▶ Instructions for the task: Without leaving out a single line, copy the records exactly.

:: Information shown

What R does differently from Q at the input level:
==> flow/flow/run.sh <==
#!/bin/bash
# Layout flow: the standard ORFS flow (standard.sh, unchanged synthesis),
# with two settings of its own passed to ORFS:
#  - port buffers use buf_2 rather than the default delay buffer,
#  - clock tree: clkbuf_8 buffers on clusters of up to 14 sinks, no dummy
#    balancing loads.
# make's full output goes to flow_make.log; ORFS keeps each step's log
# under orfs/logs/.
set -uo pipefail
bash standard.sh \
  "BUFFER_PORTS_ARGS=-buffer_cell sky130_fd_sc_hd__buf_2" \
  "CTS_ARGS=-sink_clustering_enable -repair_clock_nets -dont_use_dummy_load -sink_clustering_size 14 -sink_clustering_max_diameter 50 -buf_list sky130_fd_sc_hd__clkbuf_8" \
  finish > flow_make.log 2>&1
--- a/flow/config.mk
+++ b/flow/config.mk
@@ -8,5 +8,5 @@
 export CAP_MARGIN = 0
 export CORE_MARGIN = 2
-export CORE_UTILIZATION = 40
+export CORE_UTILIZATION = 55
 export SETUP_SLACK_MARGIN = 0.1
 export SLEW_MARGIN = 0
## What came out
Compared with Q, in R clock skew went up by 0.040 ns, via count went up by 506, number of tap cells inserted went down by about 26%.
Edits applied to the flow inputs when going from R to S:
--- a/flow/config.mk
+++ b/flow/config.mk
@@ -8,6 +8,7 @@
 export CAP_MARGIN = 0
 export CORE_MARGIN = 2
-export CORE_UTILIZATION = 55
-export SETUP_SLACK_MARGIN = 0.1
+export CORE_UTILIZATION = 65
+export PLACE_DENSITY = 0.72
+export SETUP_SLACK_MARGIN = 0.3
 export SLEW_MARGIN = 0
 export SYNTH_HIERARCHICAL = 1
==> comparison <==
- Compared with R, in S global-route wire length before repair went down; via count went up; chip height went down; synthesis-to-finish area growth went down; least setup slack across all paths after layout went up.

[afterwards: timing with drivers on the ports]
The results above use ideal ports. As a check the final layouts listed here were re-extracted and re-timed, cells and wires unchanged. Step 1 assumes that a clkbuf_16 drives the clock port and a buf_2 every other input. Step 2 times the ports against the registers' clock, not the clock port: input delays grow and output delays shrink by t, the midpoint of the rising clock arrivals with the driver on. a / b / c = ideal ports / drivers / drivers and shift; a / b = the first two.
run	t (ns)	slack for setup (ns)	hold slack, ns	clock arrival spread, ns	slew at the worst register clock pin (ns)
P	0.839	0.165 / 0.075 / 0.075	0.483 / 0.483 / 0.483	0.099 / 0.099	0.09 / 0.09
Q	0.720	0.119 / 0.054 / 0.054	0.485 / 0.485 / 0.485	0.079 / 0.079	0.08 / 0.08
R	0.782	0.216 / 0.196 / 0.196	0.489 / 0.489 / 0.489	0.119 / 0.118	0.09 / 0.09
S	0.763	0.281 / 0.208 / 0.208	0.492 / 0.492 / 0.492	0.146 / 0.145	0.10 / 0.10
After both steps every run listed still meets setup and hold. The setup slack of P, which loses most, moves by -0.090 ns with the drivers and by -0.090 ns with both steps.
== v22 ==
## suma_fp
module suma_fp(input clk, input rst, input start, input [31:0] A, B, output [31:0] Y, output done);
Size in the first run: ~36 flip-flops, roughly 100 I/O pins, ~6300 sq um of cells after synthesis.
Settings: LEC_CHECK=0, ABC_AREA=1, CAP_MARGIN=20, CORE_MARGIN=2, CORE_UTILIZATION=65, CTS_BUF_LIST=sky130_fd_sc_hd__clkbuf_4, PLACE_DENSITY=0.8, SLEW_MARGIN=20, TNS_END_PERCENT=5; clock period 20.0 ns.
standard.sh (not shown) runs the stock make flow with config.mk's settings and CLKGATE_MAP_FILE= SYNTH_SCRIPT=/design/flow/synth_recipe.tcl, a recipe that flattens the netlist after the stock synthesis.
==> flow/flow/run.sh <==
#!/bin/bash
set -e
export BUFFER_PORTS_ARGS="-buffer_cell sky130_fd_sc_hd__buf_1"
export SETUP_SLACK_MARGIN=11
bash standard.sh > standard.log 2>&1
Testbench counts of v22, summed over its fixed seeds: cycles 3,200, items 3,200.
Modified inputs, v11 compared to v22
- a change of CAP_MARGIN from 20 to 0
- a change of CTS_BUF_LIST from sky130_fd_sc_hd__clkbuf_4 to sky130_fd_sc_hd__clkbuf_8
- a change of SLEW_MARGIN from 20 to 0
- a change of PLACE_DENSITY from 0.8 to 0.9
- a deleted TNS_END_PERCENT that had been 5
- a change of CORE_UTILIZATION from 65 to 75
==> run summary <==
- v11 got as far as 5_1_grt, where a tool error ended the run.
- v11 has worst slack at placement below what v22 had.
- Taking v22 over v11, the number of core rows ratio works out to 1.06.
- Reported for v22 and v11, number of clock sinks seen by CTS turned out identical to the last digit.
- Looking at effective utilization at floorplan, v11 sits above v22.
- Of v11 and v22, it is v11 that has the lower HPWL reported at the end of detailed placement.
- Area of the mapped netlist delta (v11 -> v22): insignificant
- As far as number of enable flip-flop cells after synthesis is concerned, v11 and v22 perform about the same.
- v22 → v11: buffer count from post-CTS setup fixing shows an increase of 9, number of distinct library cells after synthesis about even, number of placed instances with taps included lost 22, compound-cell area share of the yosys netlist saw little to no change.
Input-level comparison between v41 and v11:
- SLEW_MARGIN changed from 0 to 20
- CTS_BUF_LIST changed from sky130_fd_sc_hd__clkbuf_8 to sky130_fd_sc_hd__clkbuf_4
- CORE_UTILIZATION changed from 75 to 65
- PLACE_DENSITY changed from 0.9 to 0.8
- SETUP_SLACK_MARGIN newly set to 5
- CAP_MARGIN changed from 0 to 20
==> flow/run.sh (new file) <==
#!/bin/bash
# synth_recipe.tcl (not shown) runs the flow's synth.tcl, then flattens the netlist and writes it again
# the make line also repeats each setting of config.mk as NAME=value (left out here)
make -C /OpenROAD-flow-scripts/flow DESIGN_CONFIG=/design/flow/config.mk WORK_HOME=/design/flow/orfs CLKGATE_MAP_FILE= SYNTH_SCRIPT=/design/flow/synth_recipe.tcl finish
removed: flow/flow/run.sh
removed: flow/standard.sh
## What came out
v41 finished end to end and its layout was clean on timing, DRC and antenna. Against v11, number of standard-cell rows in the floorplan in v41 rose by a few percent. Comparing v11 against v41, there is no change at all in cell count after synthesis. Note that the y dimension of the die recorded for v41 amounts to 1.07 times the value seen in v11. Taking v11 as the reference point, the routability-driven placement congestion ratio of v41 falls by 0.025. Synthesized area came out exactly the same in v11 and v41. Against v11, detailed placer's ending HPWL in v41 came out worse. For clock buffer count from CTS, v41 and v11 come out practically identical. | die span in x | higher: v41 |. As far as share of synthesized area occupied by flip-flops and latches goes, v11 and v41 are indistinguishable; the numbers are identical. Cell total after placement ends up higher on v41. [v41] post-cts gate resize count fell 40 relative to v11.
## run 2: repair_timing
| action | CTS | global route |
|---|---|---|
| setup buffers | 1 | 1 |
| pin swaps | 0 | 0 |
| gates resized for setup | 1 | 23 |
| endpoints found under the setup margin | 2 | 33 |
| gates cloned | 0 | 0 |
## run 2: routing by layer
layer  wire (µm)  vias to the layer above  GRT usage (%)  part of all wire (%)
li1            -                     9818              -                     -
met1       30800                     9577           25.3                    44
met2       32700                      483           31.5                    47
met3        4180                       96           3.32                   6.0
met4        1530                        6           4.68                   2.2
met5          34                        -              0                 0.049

::::

▶ Solved problem:
What R does differently from Q at the input level:
==> flow/flow/run.sh <==
#!/bin/bash
# Layout flow: the standard ORFS flow (standard.sh, unchanged synthesis),
# with two settings of its own passed to ORFS:
#  - port buffers use buf_2 rather than the default delay buffer,
#  - clock tree: clkbuf_8 buffers on clusters of up to 14 sinks, no dummy
#    balancing loads.
# make's full output goes to flow_make.log; ORFS keeps each step's log
# under orfs/logs/.
set -uo pipefail
bash standard.sh \
  "BUFFER_PORTS_ARGS=-buffer_cell sky130_fd_sc_hd__buf_2" \
  "CTS_ARGS=-sink_clustering_enable -repair_clock_nets -dont_use_dummy_load -sink_clustering_size 14 -sink_clustering_max_diameter 50 -buf_list sky130_fd_sc_hd__clkbuf_8" \
  finish > flow_make.log 2>&1
--- a/flow/config.mk
+++ b/flow/config.mk
@@ -8,5 +8,5 @@
 export CAP_MARGIN = 0
 export CORE_MARGIN = 2
-export CORE_UTILIZATION = 40
+export CORE_UTILIZATION = 55
 export SETUP_SLACK_MARGIN = 0.1
 export SLEW_MARGIN = 0
## What came out
Compared with Q, in R clock skew went up by 0.040 ns, via count went up by 506, number of tap cells inserted went down by about 26%.
Edits applied to the flow inputs when going from R to S:
--- a/flow/config.mk
+++ b/flow/config.mk
@@ -8,6 +8,7 @@
 export CAP_MARGIN = 0
 export CORE_MARGIN = 2
-export CORE_UTILIZATION = 55
-export SETUP_SLACK_MARGIN = 0.1
+export CORE_UTILIZATION = 65
+export PLACE_DENSITY = 0.72
+export SETUP_SLACK_MARGIN = 0.3
 export SLEW_MARGIN = 0
 export SYNTH_HIERARCHICAL = 1
==> comparison <==
- Compared with R, in S global-route wire length before repair went down; via count went up; chip height went down; synthesis-to-finish area growth went down; least setup slack across all paths after layout went up.

[afterwards: timing with drivers on the ports]
The results above use ideal ports. As a check the final layouts listed here were re-extracted and re-timed, cells and wires unchanged. Step 1 assumes that a clkbuf_16 drives the clock port and a buf_2 every other input. Step 2 times the ports against the registers' clock, not the clock port: input delays grow and output delays shrink by t, the midpoint of the rising clock arrivals with the driver on. a / b / c = ideal ports / drivers / drivers and shift; a / b = the first two.
run	t (ns)	slack for setup (ns)	hold slack, ns	clock arrival spread, ns	slew at the worst register clock pin (ns)
P	0.839	0.165 / 0.075 / 0.075	0.483 / 0.483 / 0.483	0.099 / 0.099	0.09 / 0.09
Q	0.720	0.119 / 0.054 / 0.054	0.485 / 0.485 / 0.485	0.079 / 0.079	0.08 / 0.08
R	0.782	0.216 / 0.196 / 0.196	0.489 / 0.489 / 0.489	0.119 / 0.118	0.09 / 0.09
S	0.763	0.281 / 0.208 / 0.208	0.492 / 0.492 / 0.492	0.146 / 0.145	0.10 / 0.10
After both steps every run listed still meets setup and hold. The setup slack of P, which loses most, moves by -0.090 ns with the drivers and by -0.090 ns with both steps.
== v22 ==
## suma_fp
module suma_fp(input clk, input rst, input start, input [31:0] A, B, output [31:0] Y, output done);
Size in the first run: ~36 flip-flops, roughly 100 I/O pins, ~6300 sq um of cells after synthesis.
Settings: LEC_CHECK=0, ABC_AREA=1, CAP_MARGIN=20, CORE_MARGIN=2, CORE_UTILIZATION=65, CTS_BUF_LIST=sky130_fd_sc_hd__clkbuf_4, PLACE_DENSITY=0.8, SLEW_MARGIN=20, TNS_END_PERCENT=5; clock period 20.0 ns.
standard.sh (not shown) runs the stock make flow with config.mk's settings and CLKGATE_MAP_FILE= SYNTH_SCRIPT=/design/flow/synth_recipe.tcl, a recipe that flattens the netlist after the stock synthesis.
==> flow/flow/run.sh <==
#!/bin/bash
set -e
export BUFFER_PORTS_ARGS="-buffer_cell sky130_fd_sc_hd__buf_1"
export SETUP_SLACK_MARGIN=11
bash standard.sh > standard.log 2>&1
Testbench counts of v22, summed over its fixed seeds: cycles 3,200, items 3,200.
Modified inputs, v11 compared to v22
- a change of CAP_MARGIN from 20 to 0
- a change of CTS_BUF_LIST from sky130_fd_sc_hd__clkbuf_4 to sky130_fd_sc_hd__clkbuf_8
- a change of SLEW_MARGIN from 20 to 0
- a change of PLACE_DENSITY from 0.8 to 0.9
- a deleted TNS_END_PERCENT that had been 5
- a change of CORE_UTILIZATION from 65 to 75
==> run summary <==
- v11 got as far as 5_1_grt, where a tool error ended the run.
- v11 has worst slack at placement below what v22 had.
- Taking v22 over v11, the number of core rows ratio works out to 1.06.
- Reported for v22 and v11, number of clock sinks seen by CTS turned out identical to the last digit.
- Looking at effective utilization at floorplan, v11 sits above v22.
- Of v11 and v22, it is v11 that has the lower HPWL reported at the end of detailed placement.
- Area of the mapped netlist delta (v11 -> v22): insignificant
- As far as number of enable flip-flop cells after synthesis is concerned, v11 and v22 perform about the same.
- v22 → v11: buffer count from post-CTS setup fixing shows an increase of 9, number of distinct library cells after synthesis about even, number of placed instances with taps included lost 22, compound-cell area share of the yosys netlist saw little to no change.
Input-level comparison between v41 and v11:
- SLEW_MARGIN changed from 0 to 20
- CTS_BUF_LIST changed from sky130_fd_sc_hd__clkbuf_8 to sky130_fd_sc_hd__clkbuf_4
- CORE_UTILIZATION changed from 75 to 65
- PLACE_DENSITY changed from 0.9 to 0.8
- SETUP_SLACK_MARGIN newly set to 5
- CAP_MARGIN changed from 0 to 20
==> flow/run.sh (new file) <==
#!/bin/bash
# synth_recipe.tcl (not shown) runs the flow's synth.tcl, then flattens the netlist and writes it again
# the make line also repeats each setting of config.mk as NAME=value (left out here)
make -C /OpenROAD-flow-scripts/flow DESIGN_CONFIG=/design/flow/config.mk WORK_HOME=/design/flow/orfs CLKGATE_MAP_FILE= SYNTH_SCRIPT=/design/flow/synth_recipe.tcl finish
removed: flow/flow/run.sh
removed: flow/standard.sh
## What came out
v41 finished end to end and its layout was clean on timing, DRC and antenna. Against v11, number of standard-cell rows in the floorplan in v41 rose by a few percent. Comparing v11 against v41, there is no change at all in cell count after synthesis. Note that the y dimension of the die recorded for v41 amounts to 1.07 times the value seen in v11. Taking v11 as the reference point, the routability-driven placement congestion ratio of v41 falls by 0.025. Synthesized area came out exactly the same in v11 and v41. Against v11, detailed placer's ending HPWL in v41 came out worse. For clock buffer count from CTS, v41 and v11 come out practically identical. | die span in x | higher: v41 |. As far as share of synthesized area occupied by flip-flops and latches goes, v11 and v41 are indistinguishable; the numbers are identical. Cell total after placement ends up higher on v41. [v41] post-cts gate resize count fell 40 relative to v11.
## run 2: repair_timing
| action | CTS | global route |
|---|---|---|
| setup buffers | 1 | 1 |
| pin swaps | 0 | 0 |
| gates resized for setup | 1 | 23 |
| endpoints found under the setup margin | 2 | 33 |
| gates cloned | 0 | 0 |
## run 2: routing by layer
layer  wire (µm)  vias to the layer above  GRT usage (%)  part of all wire (%)
li1            -                     9818              -                     -
met1       30800                     9577           25.3                    44
met2       32700                      483           31.5                    47
met3        4180                       96           3.32                   6.0
met4        1530                        6           4.68                   2.2
met5          34                        -              0                 0.049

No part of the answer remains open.